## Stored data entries
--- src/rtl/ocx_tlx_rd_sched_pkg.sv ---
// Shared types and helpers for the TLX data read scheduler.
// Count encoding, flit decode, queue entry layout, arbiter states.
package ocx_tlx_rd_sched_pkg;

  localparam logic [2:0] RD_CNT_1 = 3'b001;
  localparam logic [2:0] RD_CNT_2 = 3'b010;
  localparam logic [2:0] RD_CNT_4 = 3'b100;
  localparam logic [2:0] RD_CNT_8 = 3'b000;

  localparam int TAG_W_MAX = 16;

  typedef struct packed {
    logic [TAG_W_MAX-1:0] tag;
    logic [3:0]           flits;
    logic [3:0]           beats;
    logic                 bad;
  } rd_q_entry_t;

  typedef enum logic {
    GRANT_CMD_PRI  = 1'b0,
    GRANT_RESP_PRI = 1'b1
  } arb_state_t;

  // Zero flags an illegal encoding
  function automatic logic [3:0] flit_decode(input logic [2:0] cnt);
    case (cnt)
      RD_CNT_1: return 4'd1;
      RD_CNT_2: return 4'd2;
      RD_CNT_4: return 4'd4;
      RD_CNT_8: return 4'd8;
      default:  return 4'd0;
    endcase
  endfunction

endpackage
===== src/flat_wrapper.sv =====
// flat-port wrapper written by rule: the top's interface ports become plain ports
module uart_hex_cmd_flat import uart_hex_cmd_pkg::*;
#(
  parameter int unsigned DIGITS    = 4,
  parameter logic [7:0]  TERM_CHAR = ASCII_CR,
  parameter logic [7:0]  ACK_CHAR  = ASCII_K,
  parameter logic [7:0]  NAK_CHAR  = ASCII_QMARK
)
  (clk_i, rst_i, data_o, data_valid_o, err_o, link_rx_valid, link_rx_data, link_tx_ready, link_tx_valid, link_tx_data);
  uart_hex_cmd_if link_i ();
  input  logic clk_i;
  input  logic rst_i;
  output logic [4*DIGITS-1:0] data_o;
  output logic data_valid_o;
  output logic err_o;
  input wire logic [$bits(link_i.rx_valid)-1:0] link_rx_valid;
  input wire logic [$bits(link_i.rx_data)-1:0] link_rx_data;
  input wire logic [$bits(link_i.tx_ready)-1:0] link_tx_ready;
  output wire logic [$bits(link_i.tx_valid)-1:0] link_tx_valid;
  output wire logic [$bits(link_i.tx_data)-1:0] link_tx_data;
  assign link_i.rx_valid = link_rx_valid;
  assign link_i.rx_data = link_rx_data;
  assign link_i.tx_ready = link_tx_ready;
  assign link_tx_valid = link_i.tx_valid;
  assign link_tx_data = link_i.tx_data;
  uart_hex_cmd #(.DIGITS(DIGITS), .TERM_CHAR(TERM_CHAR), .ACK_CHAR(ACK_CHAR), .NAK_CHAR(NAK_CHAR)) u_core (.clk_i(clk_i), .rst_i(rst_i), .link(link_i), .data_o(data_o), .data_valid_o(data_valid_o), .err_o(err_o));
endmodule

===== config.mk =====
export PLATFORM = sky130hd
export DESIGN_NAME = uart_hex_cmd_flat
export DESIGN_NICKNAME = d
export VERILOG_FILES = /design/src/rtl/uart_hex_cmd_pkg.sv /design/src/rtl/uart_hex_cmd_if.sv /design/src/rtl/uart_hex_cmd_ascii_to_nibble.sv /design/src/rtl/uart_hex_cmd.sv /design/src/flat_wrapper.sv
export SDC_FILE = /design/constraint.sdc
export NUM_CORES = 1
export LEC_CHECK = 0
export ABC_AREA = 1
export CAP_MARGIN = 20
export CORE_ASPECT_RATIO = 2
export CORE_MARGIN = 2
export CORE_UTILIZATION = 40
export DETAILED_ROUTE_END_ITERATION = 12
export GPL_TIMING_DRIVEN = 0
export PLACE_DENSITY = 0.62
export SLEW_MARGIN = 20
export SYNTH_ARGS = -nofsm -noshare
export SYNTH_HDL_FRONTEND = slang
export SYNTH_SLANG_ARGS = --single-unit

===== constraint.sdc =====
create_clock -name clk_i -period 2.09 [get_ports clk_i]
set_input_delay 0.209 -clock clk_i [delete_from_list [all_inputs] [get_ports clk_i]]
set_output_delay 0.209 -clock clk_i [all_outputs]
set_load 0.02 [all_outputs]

## WHAT YOU HAVE TO DO
Please retype the top of the data exactly, down to and including the line that holds "RD_CNT_4: return 4'd4;", and nothing further.

## WRITTEN ANSWER
--- src/rtl/ocx_tlx_rd_sched_pkg.sv ---
// Shared types and helpers for the TLX data read scheduler.
// Count encoding, flit decode, queue entry layout, arbiter states.
package ocx_tlx_rd_sched_pkg;

  localparam logic [2:0] RD_CNT_1 = 3'b001;
  localparam logic [2:0] RD_CNT_2 = 3'b010;
  localparam logic [2:0] RD_CNT_4 = 3'b100;
  localparam logic [2:0] RD_CNT_8 = 3'b000;

  localparam int TAG_W_MAX = 16;

  typedef struct packed {
    logic [TAG_W_MAX-1:0] tag;
    logic [3:0]           flits;
    logic [3:0]           beats;
    logic                 bad;
  } rd_q_entry_t;

  typedef enum logic {
    GRANT_CMD_PRI  = 1'b0,
    GRANT_RESP_PRI = 1'b1
  } arb_state_t;

  // Zero flags an illegal encoding
  function automatic logic [3:0] flit_decode(input logic [2:0] cnt);
    case (cnt)
      RD_CNT_1: return 4'd1;
      RD_CNT_2: return 4'd2;
      RD_CNT_4: return 4'd4;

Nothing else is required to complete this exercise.